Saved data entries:
┌──

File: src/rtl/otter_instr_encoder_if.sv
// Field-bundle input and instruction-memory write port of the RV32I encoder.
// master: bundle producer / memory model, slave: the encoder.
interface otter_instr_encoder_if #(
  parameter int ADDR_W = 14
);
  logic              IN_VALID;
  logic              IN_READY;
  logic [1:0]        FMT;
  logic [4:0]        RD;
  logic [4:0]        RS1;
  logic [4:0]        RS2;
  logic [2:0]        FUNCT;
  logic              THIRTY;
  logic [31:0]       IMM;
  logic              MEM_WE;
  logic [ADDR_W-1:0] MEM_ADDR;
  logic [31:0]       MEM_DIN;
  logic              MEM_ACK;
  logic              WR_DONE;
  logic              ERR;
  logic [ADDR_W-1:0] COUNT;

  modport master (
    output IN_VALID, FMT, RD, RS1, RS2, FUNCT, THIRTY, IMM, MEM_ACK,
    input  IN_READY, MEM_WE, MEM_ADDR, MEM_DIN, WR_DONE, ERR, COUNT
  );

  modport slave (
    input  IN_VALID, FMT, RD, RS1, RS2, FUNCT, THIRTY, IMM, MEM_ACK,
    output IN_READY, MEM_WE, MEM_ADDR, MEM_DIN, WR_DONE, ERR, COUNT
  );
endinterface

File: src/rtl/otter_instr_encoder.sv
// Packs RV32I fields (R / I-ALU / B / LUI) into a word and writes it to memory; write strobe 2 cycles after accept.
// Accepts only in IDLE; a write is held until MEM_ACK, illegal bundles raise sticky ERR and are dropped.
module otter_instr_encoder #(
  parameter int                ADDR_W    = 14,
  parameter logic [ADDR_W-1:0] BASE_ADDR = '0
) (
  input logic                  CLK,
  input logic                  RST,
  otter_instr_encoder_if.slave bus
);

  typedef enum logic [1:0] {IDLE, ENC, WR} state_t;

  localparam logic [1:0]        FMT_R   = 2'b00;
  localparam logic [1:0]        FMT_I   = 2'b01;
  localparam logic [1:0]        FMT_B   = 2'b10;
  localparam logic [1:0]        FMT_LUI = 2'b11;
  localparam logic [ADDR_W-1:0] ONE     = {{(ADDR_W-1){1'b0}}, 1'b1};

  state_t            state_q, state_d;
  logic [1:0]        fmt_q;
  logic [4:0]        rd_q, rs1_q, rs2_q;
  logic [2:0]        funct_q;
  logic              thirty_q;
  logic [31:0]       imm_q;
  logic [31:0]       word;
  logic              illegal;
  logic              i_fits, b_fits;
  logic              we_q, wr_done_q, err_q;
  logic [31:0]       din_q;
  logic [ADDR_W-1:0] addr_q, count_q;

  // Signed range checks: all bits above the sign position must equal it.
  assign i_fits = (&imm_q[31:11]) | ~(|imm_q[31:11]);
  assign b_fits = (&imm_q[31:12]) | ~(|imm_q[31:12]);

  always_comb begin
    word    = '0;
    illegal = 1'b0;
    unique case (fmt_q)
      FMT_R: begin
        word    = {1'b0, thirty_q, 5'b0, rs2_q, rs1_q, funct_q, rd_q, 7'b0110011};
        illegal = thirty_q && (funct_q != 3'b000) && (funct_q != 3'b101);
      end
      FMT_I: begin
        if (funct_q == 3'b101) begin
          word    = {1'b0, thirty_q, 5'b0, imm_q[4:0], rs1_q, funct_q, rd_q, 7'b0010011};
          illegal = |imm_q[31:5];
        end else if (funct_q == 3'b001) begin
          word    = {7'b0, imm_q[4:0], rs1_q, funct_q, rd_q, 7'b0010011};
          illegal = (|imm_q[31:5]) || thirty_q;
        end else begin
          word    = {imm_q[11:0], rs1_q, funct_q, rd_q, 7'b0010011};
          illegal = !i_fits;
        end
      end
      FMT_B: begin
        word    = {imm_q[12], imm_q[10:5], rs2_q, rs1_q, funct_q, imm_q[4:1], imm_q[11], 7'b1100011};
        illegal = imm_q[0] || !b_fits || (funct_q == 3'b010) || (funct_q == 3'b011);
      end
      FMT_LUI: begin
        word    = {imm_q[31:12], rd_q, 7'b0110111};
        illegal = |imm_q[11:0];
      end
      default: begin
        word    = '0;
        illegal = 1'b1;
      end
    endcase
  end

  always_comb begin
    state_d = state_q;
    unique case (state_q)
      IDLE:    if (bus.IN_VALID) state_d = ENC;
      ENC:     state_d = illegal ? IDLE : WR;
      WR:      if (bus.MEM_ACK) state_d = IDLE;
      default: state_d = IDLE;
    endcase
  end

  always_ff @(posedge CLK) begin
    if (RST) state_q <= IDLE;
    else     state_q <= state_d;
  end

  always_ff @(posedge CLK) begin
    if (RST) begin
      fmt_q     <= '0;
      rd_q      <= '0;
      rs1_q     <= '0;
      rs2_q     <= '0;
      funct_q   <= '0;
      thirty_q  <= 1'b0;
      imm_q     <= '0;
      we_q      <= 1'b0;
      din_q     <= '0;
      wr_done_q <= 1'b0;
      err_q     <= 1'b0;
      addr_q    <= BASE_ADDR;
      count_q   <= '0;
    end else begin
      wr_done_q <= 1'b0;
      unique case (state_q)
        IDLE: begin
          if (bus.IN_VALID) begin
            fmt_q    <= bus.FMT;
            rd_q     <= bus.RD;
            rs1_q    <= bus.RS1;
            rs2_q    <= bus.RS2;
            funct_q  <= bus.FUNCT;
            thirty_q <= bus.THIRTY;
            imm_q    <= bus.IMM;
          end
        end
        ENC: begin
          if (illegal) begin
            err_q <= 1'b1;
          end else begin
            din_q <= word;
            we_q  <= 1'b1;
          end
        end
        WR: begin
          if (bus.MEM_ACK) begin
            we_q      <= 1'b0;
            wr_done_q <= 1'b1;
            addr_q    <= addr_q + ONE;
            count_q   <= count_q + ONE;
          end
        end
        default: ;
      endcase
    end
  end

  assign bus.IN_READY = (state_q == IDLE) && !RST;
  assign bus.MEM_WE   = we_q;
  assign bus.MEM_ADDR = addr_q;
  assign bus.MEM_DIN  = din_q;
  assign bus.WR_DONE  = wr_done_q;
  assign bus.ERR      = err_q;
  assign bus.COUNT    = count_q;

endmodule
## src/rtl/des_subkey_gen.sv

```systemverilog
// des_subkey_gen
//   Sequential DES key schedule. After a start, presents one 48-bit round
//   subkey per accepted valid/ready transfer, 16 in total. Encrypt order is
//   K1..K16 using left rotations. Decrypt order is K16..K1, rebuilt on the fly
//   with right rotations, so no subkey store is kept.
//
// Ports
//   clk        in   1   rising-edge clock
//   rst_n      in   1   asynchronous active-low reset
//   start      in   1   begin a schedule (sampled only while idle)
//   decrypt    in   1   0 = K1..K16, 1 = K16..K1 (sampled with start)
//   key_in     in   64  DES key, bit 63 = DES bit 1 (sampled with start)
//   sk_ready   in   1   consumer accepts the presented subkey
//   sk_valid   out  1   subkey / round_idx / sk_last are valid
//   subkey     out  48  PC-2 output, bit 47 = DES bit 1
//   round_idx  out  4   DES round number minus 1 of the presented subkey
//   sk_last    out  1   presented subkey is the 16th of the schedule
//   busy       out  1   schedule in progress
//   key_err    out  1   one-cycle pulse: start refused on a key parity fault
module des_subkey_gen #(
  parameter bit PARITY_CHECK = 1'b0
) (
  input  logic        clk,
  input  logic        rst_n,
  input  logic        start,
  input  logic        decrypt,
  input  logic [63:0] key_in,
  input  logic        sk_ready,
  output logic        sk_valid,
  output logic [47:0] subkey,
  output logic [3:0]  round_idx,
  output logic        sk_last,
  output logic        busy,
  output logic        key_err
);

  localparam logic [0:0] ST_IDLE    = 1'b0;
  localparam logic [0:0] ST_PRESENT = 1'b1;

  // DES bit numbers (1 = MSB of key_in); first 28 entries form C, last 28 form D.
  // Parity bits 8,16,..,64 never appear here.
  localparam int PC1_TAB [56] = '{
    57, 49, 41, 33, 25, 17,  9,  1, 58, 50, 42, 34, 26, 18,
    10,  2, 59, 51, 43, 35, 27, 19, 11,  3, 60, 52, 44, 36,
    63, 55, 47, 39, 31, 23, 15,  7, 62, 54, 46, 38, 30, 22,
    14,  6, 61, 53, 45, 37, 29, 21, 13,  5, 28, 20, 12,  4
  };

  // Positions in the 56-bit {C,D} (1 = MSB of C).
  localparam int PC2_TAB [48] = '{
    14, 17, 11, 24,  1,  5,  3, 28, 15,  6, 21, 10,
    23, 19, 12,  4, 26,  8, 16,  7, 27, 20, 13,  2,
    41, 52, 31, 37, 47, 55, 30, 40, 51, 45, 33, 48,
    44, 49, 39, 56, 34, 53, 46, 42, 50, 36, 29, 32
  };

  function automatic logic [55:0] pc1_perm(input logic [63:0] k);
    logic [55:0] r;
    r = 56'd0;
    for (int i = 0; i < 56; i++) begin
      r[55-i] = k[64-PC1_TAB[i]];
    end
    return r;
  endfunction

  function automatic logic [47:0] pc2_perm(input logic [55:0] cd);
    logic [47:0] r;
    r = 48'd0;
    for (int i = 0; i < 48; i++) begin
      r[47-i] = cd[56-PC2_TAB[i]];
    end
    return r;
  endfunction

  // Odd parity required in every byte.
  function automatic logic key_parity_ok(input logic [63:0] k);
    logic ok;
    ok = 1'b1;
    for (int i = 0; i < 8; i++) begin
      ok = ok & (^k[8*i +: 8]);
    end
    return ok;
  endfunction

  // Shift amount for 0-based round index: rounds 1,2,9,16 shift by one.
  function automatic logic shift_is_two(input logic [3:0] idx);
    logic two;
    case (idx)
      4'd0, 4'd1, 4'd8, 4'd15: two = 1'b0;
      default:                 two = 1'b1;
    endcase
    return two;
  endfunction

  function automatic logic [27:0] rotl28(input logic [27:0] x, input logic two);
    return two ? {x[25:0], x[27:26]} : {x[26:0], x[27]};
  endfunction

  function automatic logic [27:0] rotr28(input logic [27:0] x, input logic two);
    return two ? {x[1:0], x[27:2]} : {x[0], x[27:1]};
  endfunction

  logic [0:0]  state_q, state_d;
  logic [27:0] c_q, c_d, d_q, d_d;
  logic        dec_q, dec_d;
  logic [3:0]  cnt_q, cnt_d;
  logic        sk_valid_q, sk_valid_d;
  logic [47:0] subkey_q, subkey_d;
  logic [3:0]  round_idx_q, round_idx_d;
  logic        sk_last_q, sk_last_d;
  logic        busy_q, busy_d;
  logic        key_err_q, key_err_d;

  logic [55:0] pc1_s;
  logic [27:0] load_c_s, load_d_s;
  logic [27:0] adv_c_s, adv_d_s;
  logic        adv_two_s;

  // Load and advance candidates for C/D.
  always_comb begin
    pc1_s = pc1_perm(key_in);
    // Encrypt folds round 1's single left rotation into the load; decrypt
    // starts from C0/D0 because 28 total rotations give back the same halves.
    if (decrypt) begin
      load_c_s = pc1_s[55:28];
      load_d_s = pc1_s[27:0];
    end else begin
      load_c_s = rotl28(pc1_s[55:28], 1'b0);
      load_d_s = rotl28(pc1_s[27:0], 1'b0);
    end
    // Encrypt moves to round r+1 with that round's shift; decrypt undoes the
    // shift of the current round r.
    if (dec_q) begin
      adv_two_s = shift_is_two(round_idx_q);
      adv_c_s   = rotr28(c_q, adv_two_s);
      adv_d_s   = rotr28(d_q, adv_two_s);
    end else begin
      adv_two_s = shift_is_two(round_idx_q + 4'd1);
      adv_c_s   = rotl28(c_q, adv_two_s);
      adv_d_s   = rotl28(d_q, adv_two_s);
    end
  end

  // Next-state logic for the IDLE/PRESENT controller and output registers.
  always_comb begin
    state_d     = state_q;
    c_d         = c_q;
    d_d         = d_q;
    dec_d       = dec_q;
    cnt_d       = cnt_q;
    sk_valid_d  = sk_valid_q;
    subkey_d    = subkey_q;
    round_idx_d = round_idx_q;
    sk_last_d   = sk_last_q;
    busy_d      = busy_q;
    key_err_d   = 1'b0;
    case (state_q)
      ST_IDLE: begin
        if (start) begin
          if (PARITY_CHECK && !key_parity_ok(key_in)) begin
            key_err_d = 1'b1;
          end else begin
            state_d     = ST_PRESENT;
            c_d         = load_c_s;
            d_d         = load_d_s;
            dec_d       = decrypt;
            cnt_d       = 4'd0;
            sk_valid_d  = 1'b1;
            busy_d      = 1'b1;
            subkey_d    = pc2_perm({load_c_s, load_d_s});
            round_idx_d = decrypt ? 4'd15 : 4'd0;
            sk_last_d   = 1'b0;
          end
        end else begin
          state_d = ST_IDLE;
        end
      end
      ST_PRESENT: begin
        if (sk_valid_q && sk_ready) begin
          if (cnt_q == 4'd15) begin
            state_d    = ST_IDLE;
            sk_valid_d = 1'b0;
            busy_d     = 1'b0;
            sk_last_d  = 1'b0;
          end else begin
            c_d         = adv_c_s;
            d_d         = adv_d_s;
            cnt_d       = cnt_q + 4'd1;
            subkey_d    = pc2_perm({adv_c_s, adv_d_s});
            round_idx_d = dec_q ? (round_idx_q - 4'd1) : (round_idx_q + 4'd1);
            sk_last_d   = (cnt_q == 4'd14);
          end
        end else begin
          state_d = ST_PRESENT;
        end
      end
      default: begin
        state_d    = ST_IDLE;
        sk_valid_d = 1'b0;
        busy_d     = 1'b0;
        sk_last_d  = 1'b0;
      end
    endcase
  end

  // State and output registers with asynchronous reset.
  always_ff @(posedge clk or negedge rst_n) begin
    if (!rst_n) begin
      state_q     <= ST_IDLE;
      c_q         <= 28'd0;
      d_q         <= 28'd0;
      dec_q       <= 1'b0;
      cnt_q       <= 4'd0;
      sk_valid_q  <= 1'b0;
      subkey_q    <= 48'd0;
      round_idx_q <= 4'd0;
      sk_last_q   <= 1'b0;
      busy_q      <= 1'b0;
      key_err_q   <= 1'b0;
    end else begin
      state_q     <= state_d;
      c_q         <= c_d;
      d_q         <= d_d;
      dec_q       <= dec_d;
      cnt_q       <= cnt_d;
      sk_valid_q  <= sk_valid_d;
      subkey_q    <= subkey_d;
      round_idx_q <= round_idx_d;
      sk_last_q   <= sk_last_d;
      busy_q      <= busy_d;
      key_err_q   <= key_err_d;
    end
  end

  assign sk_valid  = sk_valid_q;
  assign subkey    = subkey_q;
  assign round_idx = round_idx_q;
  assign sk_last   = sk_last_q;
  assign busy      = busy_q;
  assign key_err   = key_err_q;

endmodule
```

└──

* [Exercise] Where a line above holds the string "default", copy that line.

* [Response area]
      default: begin
      default: state_d = IDLE;
        default: ;
      default:                 two = 1'b1;
      default: begin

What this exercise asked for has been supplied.